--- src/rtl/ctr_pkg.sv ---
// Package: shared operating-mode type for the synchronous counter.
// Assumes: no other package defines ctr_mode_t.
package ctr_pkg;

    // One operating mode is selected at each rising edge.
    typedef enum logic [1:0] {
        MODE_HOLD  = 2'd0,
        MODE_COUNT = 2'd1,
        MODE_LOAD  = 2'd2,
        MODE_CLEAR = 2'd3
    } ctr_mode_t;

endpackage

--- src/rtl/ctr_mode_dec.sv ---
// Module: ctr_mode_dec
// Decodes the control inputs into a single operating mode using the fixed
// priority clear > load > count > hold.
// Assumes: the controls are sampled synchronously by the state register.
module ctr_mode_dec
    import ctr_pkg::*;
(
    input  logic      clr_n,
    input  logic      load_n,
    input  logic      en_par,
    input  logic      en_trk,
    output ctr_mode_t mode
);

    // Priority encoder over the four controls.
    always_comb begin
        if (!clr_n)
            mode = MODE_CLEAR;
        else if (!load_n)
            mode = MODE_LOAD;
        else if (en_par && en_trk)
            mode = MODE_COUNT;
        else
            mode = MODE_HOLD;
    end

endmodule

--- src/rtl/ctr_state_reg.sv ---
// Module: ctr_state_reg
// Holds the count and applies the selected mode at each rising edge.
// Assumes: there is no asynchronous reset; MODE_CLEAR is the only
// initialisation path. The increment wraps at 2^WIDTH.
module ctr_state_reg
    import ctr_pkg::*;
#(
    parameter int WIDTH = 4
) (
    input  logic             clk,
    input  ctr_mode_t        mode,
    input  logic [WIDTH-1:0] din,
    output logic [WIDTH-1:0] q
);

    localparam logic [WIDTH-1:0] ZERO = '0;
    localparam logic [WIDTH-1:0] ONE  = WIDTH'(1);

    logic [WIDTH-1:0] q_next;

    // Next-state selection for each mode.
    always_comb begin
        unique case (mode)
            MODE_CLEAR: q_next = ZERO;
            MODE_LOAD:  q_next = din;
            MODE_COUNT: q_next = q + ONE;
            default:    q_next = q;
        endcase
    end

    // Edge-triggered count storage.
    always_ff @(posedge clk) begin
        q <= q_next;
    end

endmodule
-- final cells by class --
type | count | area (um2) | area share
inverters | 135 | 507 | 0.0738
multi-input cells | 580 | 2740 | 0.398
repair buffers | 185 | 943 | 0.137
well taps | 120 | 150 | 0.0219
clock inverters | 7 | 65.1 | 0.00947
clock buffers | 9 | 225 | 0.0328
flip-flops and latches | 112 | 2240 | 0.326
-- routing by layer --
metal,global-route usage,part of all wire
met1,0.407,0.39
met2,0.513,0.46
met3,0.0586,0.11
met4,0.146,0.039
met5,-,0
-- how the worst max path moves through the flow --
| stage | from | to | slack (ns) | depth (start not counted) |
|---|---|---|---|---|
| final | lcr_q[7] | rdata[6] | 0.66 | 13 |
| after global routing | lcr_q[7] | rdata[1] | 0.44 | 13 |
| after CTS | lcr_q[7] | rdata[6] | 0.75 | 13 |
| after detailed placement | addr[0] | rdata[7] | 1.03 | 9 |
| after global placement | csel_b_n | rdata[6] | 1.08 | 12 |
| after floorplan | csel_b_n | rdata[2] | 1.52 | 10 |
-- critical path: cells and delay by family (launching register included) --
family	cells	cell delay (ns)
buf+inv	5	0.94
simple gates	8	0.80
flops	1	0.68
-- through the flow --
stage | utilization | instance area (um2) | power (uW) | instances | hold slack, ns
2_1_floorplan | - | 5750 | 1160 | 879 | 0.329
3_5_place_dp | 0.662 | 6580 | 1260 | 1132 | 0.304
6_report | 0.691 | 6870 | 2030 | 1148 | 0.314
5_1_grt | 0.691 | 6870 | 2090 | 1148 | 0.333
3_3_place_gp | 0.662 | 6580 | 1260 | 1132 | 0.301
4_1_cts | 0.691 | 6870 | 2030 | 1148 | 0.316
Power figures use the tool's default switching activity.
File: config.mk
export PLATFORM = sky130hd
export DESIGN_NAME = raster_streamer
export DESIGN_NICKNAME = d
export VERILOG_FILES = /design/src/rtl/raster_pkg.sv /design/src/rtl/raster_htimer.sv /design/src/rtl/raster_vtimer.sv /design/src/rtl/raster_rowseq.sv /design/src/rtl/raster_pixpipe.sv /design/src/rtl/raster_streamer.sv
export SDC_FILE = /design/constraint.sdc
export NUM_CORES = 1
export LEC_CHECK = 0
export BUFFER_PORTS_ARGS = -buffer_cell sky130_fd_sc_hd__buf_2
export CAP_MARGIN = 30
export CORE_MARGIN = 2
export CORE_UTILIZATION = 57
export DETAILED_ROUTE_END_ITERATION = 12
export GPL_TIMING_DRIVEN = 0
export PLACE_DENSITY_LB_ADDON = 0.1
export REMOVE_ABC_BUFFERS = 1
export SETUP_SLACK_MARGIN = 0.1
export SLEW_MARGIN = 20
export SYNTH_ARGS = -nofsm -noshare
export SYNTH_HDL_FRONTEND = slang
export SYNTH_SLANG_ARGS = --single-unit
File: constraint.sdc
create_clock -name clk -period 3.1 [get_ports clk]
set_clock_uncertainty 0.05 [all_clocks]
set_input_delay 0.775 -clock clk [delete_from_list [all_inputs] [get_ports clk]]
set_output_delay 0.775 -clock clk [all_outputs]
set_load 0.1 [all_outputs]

■ EXERCISE INSTRUCTIONS ■
Produce only the lines from the line containing "-- final cells" through the line containing "flip-flops and latches | 112 | 2240 | 0.326", inclusive of both, exactly as they stand in the entries above.

■ TASK OUTPUT ■
-- final cells by class --
type | count | area (um2) | area share
inverters | 135 | 507 | 0.0738
multi-input cells | 580 | 2740 | 0.398
repair buffers | 185 | 943 | 0.137
well taps | 120 | 150 | 0.0219
clock inverters | 7 | 65.1 | 0.00947
clock buffers | 9 | 225 | 0.0328
flip-flops and latches | 112 | 2240 | 0.326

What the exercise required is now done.